● AIM OF THE TASK: Report how many lines in the data include "meta", with the number as the only reply.

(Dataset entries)
========================
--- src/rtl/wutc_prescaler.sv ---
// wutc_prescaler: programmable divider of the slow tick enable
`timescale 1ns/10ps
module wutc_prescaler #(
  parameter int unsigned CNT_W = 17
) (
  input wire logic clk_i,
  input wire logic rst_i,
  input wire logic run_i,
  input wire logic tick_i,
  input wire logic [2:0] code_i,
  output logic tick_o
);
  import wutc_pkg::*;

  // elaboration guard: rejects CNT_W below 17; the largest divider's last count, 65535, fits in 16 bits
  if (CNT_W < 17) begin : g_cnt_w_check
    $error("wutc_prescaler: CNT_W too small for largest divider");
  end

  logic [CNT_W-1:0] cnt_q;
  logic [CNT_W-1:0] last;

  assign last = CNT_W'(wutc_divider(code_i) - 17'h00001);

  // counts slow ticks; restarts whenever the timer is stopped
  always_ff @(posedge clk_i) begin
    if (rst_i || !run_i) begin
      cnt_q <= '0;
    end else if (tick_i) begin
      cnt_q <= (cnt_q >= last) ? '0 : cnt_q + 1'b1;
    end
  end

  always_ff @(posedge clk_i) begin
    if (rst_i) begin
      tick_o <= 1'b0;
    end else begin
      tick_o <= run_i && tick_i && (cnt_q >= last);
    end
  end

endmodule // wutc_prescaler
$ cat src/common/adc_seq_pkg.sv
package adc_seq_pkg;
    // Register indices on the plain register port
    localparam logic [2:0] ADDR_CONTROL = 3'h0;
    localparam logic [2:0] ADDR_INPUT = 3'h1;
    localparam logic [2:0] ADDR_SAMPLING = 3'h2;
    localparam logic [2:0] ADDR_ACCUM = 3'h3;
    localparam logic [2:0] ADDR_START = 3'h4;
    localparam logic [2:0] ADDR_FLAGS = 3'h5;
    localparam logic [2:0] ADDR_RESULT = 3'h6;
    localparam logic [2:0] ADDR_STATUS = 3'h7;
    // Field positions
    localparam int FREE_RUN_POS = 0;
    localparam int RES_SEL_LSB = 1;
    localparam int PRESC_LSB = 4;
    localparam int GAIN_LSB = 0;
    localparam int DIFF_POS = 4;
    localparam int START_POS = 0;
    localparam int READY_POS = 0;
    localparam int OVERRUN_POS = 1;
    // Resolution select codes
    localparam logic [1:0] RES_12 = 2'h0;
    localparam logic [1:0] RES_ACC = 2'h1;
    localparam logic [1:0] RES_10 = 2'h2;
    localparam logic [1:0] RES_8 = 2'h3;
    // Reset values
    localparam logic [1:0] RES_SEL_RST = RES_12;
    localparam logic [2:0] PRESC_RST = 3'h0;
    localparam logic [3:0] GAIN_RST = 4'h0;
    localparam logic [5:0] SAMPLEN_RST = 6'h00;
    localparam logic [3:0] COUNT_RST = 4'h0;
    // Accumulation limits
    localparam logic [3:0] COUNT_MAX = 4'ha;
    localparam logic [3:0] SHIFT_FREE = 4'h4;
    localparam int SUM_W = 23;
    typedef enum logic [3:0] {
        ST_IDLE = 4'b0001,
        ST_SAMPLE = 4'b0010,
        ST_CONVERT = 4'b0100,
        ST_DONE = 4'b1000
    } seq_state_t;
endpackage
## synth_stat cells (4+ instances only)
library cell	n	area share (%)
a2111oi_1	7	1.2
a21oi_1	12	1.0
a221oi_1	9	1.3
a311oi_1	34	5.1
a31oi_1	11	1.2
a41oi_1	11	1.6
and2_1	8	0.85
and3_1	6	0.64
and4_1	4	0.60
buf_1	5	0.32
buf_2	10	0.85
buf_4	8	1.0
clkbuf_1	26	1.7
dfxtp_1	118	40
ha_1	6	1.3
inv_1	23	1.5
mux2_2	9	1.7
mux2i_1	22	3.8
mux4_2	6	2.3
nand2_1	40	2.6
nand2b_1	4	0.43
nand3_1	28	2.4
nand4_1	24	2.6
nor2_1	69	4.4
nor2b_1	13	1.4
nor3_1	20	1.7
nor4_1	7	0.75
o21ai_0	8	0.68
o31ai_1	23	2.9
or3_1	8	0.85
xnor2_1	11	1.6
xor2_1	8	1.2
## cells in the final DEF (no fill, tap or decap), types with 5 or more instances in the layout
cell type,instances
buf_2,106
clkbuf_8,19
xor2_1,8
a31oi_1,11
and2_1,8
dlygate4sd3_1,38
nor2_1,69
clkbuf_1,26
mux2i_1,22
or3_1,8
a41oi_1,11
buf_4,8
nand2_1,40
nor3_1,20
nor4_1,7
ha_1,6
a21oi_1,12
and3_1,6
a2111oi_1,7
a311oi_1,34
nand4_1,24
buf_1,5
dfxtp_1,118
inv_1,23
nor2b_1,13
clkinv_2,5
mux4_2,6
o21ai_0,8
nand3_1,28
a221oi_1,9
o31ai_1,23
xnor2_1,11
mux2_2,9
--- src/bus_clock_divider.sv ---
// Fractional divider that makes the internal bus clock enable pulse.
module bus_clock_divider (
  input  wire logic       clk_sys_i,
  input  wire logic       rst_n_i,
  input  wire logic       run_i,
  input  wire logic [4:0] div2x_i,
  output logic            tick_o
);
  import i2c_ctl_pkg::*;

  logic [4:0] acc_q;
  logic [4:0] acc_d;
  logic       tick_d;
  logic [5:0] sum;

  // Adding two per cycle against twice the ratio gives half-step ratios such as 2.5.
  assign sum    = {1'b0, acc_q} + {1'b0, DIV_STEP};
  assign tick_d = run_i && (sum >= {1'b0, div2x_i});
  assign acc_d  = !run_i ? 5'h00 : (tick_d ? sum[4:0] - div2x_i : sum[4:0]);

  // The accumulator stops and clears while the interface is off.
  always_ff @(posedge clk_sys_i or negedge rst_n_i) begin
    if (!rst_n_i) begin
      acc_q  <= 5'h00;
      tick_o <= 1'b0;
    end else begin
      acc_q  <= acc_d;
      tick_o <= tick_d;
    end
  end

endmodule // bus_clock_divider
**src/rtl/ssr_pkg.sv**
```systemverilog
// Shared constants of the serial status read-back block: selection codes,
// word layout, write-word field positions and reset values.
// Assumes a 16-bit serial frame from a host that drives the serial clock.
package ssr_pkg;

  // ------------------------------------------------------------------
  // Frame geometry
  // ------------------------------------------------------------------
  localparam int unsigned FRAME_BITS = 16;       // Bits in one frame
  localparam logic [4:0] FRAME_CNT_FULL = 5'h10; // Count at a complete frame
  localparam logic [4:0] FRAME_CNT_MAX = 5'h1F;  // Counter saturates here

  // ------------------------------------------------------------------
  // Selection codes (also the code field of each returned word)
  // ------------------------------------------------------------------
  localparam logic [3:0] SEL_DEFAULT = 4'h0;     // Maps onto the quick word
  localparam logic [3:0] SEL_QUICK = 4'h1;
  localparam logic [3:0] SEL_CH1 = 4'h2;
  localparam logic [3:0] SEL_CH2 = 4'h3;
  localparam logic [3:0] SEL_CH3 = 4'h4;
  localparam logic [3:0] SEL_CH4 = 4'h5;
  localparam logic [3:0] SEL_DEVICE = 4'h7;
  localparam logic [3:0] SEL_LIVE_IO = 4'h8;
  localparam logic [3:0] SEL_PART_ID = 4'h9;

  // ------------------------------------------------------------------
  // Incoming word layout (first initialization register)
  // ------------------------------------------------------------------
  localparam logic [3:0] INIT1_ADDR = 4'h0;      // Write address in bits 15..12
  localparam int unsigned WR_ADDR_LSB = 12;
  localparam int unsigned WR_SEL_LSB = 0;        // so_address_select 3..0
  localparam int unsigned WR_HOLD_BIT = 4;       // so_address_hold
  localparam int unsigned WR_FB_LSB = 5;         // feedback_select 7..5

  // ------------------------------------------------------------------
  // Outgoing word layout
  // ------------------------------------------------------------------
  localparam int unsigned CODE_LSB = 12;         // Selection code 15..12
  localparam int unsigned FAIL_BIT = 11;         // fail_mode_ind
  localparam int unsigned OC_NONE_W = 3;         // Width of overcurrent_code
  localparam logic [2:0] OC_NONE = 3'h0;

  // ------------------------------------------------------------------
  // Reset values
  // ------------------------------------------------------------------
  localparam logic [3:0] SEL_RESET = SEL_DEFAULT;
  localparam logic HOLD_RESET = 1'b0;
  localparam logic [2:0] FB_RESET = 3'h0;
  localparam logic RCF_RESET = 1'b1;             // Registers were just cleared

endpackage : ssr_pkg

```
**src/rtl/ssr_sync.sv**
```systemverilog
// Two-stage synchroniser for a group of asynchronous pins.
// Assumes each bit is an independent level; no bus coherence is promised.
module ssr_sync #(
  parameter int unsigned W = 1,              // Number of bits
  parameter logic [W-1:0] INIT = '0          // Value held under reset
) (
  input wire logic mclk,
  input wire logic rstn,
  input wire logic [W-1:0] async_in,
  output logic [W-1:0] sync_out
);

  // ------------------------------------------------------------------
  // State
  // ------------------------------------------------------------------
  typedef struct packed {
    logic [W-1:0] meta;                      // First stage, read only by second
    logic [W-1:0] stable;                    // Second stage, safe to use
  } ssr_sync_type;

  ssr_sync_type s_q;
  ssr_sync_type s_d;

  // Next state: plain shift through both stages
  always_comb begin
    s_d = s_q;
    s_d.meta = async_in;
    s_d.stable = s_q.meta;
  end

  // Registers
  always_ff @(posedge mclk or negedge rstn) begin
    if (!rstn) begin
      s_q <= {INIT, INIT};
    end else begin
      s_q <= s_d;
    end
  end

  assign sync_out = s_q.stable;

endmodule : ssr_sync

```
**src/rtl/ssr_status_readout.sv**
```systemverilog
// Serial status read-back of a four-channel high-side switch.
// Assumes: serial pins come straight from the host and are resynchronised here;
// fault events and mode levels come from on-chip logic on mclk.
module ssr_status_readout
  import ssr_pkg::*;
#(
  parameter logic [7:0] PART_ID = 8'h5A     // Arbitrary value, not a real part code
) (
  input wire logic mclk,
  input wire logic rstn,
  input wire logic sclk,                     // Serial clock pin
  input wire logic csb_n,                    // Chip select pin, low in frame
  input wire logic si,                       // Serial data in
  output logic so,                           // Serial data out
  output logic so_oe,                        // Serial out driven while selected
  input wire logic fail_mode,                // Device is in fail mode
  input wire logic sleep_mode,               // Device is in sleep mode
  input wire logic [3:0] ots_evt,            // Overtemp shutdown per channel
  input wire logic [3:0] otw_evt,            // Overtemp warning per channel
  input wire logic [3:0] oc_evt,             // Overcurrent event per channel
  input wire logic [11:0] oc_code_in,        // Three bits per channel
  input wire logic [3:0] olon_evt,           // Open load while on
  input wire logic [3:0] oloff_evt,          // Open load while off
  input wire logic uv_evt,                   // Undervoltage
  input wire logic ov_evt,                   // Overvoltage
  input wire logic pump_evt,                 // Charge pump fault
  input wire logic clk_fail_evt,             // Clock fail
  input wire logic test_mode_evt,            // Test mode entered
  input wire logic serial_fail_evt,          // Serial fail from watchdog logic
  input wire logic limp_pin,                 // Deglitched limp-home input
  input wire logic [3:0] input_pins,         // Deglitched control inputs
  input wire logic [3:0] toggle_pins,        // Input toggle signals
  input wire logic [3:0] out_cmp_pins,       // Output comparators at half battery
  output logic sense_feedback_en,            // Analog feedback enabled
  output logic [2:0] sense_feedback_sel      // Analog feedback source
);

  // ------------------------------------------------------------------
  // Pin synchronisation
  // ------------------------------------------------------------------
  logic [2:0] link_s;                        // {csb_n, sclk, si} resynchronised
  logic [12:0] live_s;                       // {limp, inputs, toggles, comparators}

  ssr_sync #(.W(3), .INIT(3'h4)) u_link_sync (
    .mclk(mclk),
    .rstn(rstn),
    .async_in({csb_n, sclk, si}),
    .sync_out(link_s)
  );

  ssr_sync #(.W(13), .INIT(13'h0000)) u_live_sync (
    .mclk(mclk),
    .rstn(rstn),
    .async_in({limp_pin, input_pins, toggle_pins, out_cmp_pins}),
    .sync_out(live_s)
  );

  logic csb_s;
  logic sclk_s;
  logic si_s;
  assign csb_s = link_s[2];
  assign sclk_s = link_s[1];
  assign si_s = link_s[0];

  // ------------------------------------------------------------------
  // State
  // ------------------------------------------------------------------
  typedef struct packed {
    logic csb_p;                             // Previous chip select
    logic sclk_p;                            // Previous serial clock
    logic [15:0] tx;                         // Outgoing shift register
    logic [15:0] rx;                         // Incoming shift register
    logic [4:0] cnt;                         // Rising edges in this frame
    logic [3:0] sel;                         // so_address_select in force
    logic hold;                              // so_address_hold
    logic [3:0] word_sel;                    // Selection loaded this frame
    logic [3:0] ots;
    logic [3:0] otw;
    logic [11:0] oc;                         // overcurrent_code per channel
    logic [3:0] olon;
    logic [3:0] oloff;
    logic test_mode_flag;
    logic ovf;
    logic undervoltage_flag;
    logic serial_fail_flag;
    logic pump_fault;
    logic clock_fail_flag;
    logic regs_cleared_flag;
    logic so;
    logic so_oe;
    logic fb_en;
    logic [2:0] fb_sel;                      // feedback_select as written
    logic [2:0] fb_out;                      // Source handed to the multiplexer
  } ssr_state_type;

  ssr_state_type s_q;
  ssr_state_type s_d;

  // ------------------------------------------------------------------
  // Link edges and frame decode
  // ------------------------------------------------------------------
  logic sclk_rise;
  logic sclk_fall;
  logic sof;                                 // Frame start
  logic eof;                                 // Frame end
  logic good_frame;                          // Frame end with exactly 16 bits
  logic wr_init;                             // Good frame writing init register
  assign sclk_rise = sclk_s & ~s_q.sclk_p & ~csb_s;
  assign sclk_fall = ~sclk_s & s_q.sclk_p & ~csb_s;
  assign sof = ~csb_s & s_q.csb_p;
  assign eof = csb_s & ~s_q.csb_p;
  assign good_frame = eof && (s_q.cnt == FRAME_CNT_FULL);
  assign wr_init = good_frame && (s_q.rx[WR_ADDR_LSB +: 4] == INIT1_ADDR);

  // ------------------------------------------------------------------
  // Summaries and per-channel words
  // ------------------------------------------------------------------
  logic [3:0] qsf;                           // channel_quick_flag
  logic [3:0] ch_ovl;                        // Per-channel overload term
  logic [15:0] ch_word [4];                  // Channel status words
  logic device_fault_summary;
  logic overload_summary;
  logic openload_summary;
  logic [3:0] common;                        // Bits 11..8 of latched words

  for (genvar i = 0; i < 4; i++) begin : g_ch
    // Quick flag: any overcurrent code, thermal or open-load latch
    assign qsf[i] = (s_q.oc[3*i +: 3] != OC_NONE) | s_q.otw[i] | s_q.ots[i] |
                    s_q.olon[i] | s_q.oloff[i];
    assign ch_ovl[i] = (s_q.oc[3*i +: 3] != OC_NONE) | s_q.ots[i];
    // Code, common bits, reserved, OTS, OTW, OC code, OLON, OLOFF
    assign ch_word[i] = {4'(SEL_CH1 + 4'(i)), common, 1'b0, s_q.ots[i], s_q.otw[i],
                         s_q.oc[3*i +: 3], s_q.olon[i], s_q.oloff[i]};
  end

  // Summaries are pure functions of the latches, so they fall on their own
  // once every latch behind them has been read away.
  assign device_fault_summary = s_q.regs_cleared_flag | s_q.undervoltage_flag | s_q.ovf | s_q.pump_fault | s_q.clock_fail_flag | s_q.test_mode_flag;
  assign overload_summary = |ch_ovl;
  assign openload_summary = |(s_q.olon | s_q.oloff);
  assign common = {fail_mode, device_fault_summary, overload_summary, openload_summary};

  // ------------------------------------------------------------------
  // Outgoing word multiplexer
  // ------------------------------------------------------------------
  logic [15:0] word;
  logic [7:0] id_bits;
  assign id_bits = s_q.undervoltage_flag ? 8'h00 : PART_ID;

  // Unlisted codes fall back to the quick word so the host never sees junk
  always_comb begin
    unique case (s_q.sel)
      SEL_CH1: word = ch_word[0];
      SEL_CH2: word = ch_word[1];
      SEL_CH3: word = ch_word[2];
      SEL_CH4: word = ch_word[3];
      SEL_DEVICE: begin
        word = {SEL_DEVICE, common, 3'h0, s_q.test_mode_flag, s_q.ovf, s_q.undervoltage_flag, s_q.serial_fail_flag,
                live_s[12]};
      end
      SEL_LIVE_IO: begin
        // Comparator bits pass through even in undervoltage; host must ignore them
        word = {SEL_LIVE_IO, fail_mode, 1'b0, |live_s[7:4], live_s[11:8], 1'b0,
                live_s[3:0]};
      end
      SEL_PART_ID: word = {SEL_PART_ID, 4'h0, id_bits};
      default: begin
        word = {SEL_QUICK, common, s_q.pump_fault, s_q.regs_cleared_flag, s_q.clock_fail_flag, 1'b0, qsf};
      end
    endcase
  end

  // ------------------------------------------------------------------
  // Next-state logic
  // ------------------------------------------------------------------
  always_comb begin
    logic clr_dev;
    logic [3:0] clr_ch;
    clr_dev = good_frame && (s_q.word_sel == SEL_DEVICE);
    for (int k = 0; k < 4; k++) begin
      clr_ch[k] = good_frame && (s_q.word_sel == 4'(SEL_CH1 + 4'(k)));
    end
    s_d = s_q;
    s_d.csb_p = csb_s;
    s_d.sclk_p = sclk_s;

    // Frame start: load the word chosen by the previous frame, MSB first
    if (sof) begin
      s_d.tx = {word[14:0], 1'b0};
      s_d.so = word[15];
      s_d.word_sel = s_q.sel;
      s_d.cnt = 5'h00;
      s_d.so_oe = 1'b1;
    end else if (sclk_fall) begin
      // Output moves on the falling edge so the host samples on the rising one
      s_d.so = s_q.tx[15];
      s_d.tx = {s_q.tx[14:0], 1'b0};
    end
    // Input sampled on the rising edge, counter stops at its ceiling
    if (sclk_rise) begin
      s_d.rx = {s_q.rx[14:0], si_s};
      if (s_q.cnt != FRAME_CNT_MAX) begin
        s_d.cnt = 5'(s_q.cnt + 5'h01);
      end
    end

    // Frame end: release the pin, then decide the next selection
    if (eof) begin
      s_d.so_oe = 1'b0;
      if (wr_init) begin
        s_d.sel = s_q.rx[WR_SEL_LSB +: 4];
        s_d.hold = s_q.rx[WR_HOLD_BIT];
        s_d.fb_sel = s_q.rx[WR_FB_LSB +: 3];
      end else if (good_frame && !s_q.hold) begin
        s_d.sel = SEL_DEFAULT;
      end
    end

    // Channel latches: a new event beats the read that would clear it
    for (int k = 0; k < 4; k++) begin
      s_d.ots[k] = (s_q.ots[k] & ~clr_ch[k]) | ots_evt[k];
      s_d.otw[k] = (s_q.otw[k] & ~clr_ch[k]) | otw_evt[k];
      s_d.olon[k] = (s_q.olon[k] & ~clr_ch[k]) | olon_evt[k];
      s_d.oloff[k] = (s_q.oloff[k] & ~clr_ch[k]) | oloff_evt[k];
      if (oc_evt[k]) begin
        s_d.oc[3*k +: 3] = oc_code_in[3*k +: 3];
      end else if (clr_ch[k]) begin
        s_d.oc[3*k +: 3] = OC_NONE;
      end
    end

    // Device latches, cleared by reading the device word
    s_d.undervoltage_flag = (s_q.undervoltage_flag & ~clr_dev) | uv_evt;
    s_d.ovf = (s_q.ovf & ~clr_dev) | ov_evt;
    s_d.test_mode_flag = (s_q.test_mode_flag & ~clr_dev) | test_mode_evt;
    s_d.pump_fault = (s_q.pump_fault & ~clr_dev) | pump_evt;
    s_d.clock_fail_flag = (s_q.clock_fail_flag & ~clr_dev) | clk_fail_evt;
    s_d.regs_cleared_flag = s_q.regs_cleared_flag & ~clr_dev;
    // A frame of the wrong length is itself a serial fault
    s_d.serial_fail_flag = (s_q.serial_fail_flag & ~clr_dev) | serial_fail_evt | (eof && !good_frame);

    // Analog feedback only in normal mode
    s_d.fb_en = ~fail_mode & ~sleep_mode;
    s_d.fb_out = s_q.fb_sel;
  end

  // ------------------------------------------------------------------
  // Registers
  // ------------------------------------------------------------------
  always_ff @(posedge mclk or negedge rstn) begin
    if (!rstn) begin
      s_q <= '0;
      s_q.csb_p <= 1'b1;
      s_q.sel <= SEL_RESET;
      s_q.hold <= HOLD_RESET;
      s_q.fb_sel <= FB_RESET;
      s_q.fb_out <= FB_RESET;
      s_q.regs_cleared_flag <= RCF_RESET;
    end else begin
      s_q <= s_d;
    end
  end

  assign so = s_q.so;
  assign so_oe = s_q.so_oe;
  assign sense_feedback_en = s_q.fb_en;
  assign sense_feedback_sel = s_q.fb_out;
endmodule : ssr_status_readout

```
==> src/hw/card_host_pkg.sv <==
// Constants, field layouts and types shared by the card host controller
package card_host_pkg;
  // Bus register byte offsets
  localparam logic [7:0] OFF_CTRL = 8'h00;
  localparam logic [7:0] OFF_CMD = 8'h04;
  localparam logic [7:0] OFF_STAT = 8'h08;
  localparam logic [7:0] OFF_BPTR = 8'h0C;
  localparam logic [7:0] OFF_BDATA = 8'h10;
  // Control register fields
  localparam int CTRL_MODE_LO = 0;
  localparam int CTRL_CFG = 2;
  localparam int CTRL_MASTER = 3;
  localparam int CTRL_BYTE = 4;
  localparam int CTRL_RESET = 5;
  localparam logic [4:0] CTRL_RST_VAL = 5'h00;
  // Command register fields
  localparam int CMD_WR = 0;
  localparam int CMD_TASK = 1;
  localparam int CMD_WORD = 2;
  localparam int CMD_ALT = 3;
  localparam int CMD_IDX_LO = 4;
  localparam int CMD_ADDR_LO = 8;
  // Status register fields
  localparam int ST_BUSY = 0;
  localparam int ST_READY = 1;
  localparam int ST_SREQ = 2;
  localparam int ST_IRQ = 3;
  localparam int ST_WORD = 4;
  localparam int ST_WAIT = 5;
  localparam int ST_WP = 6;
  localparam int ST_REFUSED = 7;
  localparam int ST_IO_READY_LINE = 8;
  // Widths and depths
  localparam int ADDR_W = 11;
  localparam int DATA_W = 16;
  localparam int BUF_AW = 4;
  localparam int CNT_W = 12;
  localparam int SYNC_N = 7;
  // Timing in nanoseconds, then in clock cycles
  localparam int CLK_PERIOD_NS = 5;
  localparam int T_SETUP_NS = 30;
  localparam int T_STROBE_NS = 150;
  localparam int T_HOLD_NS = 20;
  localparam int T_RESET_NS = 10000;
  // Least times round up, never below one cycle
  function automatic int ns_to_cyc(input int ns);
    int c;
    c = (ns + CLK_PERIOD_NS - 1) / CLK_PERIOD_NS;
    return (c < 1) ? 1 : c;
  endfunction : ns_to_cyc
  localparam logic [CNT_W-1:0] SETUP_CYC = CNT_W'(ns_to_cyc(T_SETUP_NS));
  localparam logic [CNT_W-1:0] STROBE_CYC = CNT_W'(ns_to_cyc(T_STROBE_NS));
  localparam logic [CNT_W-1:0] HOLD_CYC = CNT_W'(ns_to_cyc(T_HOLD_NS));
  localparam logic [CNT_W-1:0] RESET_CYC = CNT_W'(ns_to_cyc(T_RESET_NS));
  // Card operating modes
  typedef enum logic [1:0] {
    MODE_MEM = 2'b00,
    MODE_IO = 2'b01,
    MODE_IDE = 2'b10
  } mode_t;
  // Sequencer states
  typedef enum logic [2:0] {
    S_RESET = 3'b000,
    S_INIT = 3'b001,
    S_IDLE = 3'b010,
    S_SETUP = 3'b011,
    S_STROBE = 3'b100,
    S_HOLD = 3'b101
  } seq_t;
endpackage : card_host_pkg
========================
● PROBLEM SOLUTION: 3